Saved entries
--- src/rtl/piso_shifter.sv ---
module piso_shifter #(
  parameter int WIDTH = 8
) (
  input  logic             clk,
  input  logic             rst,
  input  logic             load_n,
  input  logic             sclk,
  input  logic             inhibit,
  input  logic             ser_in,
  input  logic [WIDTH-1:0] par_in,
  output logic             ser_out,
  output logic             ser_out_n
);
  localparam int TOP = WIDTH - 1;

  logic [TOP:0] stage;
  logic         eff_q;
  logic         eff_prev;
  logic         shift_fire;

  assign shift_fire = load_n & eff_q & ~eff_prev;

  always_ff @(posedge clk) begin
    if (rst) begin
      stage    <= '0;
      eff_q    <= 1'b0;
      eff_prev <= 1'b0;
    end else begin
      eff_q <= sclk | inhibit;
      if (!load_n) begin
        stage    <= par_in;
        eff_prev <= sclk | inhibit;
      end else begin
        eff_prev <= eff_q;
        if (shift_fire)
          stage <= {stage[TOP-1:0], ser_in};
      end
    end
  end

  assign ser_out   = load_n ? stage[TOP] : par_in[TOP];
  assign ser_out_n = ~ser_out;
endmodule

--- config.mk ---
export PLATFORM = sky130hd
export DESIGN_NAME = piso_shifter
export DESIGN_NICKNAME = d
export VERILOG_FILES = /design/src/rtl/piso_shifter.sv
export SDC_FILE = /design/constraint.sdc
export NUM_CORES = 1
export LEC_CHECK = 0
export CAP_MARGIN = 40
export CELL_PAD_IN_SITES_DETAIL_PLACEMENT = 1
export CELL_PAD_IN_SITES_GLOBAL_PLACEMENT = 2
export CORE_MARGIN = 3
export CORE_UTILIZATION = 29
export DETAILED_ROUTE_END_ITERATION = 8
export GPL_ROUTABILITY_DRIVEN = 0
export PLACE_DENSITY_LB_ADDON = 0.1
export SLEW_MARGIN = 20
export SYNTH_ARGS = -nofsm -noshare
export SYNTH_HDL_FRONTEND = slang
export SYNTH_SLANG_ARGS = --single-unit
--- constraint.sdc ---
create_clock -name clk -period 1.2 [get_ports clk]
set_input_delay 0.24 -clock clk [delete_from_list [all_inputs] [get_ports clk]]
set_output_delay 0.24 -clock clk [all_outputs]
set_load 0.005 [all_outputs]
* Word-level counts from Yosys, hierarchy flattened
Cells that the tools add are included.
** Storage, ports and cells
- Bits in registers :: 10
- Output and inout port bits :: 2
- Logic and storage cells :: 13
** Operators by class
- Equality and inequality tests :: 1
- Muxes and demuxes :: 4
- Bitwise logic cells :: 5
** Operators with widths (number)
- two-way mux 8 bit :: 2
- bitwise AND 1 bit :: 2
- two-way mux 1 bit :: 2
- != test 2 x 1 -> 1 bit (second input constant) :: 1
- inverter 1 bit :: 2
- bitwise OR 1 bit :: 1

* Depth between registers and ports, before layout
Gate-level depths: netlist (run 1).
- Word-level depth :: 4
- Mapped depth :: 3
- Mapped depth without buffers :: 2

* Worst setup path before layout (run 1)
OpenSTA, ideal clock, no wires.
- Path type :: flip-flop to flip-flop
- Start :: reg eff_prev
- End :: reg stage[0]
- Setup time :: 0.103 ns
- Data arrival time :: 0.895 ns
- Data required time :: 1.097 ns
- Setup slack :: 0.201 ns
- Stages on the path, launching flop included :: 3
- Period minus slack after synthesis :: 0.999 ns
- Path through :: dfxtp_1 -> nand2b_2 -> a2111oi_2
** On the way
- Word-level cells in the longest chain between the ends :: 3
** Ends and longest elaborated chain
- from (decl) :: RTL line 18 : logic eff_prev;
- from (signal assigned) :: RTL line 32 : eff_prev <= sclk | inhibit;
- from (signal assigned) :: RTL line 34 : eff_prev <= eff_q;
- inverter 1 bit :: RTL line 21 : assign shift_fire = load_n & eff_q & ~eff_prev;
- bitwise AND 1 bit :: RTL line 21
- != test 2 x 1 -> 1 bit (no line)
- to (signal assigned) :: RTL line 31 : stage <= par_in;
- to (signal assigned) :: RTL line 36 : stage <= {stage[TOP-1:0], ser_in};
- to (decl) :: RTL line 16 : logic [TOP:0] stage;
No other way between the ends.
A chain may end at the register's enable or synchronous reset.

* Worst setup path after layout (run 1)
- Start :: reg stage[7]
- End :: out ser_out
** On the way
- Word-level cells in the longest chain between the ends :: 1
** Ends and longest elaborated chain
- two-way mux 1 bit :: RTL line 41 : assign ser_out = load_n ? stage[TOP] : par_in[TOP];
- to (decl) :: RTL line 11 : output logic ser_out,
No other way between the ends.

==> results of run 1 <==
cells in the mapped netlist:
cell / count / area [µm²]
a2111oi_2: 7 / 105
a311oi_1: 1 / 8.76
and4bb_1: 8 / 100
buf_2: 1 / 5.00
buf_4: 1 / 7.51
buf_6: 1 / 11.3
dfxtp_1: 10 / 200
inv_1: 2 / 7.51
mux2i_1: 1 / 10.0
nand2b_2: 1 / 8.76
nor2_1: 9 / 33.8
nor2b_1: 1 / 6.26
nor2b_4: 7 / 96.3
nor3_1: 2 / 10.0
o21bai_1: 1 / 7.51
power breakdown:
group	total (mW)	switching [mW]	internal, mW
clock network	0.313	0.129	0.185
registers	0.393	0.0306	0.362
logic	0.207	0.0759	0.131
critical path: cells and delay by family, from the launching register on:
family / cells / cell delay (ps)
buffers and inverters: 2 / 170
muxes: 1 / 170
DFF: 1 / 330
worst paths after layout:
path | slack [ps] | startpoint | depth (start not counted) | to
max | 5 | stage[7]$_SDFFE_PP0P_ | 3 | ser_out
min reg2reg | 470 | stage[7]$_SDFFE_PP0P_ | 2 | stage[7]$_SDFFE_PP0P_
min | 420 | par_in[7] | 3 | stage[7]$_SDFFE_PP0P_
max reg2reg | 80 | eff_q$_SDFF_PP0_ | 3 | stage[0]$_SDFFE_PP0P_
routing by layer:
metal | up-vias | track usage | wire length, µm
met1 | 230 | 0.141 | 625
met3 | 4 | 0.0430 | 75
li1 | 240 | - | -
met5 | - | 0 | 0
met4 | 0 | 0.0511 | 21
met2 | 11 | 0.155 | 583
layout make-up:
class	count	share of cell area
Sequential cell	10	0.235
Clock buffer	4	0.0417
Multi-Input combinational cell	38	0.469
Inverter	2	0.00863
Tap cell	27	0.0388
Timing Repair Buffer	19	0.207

Directions
From the entries, count the lines that hold the string "area". Nothing but the number is needed.

Solution to the exercise
2